Technologies for high resolution structural imaging of the brain provide neuroscientists with tremendous opportunities for measuring the brain quantitatively and accurately. There is a need, however, for reliable true inter-subject comparison and accurate automated region-of-interest definition. Limitations in these areas have impeded progress in neuroscience in the understanding of normal and abnormal brain structure and in the characterization and treatment of an array of brain disorders, including posttraumatic stress disorder (PYSD) and autism, two conditions having subtle yet distinctive structural abnormalities. The objective of this work is the development of an automated computer system for the analysis of the brain from structural images from magnetic resonance (MR).
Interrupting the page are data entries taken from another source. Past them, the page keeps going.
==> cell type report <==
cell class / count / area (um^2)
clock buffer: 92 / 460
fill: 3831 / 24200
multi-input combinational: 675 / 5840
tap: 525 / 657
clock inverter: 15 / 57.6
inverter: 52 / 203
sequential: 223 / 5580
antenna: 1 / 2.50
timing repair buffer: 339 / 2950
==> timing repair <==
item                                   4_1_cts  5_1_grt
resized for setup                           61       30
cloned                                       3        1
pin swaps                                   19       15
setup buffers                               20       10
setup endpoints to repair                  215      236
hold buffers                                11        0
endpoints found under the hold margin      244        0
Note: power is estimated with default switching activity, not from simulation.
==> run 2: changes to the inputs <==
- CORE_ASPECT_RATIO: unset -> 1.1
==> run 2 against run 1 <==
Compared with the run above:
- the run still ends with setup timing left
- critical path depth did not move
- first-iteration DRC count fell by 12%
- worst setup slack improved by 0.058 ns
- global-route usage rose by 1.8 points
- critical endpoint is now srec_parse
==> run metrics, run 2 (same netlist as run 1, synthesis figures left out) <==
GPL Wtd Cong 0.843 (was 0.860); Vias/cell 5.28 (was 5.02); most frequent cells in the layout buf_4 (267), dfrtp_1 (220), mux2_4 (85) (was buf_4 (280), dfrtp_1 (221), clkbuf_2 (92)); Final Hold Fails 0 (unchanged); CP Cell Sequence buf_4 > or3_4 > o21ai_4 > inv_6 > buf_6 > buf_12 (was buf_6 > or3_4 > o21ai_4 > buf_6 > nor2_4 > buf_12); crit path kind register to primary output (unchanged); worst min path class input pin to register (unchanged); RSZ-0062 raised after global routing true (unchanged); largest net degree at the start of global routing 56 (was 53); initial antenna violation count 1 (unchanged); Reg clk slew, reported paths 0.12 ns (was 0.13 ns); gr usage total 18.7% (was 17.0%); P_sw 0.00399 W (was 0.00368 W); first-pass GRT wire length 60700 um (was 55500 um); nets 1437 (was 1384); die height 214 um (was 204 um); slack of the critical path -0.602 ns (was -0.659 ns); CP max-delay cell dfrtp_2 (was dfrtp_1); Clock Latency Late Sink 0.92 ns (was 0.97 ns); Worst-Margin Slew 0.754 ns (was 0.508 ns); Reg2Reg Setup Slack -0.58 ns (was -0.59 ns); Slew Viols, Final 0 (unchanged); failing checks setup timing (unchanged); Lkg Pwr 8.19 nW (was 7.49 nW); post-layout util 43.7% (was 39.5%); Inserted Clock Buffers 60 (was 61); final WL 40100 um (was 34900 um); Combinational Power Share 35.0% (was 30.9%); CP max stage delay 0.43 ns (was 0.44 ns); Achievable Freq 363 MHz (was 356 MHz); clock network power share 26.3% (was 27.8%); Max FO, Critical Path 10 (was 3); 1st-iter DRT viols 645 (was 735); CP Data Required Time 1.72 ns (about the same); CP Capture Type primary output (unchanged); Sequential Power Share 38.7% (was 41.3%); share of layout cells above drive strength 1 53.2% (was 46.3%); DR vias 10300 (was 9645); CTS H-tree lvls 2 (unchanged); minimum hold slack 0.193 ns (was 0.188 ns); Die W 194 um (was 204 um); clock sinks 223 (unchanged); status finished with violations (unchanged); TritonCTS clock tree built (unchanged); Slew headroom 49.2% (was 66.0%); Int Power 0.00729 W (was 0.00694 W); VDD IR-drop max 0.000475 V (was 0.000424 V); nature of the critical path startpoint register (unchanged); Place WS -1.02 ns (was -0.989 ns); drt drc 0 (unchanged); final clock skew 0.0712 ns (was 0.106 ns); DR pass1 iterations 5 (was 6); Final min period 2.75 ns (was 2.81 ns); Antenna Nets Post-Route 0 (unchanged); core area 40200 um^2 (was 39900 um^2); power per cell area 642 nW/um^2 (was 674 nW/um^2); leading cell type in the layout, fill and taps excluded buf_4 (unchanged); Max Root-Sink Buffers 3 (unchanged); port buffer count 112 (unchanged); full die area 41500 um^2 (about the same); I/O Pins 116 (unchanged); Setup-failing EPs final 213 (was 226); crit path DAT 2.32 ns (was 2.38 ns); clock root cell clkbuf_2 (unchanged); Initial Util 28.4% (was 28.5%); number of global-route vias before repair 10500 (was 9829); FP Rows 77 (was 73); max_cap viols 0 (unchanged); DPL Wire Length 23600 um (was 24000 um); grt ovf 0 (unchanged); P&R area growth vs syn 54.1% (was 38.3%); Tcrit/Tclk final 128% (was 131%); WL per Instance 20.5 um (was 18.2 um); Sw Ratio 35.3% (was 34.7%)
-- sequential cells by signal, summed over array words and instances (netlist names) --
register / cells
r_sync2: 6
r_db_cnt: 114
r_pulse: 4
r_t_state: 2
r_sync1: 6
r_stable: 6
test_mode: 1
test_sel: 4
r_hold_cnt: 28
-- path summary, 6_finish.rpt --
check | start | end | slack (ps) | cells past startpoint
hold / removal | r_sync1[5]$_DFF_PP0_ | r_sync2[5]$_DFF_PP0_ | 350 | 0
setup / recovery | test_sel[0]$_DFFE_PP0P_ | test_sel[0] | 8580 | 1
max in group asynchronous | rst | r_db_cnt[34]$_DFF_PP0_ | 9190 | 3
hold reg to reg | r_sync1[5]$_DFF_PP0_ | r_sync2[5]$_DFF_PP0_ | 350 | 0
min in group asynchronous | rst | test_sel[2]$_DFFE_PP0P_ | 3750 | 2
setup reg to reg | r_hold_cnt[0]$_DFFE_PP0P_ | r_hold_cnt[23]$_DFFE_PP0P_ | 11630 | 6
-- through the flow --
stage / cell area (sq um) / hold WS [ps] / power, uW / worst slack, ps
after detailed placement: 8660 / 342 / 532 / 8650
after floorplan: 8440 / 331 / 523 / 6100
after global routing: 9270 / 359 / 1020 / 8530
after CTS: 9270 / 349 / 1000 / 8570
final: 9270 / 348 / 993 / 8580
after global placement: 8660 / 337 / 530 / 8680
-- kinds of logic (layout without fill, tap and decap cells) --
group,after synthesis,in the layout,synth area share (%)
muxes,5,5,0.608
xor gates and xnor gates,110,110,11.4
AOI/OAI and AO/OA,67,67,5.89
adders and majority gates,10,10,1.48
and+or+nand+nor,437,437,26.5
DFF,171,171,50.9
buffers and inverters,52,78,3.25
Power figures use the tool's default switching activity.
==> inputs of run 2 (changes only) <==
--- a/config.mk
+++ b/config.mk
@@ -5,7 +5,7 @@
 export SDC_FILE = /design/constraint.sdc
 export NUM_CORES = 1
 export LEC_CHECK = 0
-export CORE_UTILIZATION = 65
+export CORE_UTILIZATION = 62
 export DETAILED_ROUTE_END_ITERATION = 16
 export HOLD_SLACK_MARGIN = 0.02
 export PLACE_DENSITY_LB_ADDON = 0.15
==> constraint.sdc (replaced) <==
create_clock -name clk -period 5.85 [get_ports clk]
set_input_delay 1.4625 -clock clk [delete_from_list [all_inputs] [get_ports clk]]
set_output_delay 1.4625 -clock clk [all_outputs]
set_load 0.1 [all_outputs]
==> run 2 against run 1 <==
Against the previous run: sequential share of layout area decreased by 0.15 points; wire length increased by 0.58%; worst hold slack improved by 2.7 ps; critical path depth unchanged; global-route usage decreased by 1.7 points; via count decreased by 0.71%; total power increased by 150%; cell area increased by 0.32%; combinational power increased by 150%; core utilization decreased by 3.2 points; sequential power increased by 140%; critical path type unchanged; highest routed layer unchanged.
===== config.mk =====
export PLATFORM = sky130hd
export DESIGN_NAME = cordic_vec_iter_ctrl
export DESIGN_NICKNAME = d
export VERILOG_FILES = /design/src/rtl/cordic_vec_iter_ctrl.sv
export SDC_FILE = /design/constraint.sdc
export NUM_CORES = 1
export LEC_CHECK = 0
export CORE_MARGIN = 10
export CORE_UTILIZATION = 30
export CTS_BUF_LIST = sky130_fd_sc_hd__clkbuf_8 sky130_fd_sc_hd__clkbuf_16
export CTS_CLUSTER_DIAMETER = 60
export DETAILED_ROUTE_END_ITERATION = 7
export SLEW_MARGIN = 40
export SYNTH_ARGS = -nofsm -noshare
export SYNTH_HDL_FRONTEND = slang
export SYNTH_SLANG_ARGS = --single-unit

===== constraint.sdc =====
create_clock -name clk -period 4.8 [get_ports clk]
set_input_delay 0.96 -clock clk [delete_from_list [all_inputs] [get_ports clk]]
set_output_delay 0.96 -clock clk [all_outputs]
set_load 0.05 [all_outputs]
The aim i s to develop and validate methods and provide a tool to allow for accurate, detailed, inter-subject comparison of structure in the brain. Such methods would also be directly applicable to associated functional image. This work requires the refinement and development of segmentation and non-rigid registration methodologies. The limitations of current approaches to registration in terms of lack of detail and inaccuracy can be overcome by incorporating prior statistical information of shape for boundary finding and integrating this image-derived information using physical models for deformation. Characterizing neuroanatomic variation in a detailed probabilistic manner is crucial for constraining the necessary transformation and making it consistent and reliable. The resulting representation allows detailed morphologic description in terms of geometry and deformation. This methodology would also be applicable to comparison within an individual where there is structural change over time. This system will be validated with synthetic, phantom and real images from separately funded studies of PTSD and autism. The results are ideally suited for statistical analysis of structure. This system will allow the accurate and routine analysis and comparison of brain imaging studies to compute regional structural measures for improved understanding of the normal and abnormal brain and in the treatment of patients with brain disorders.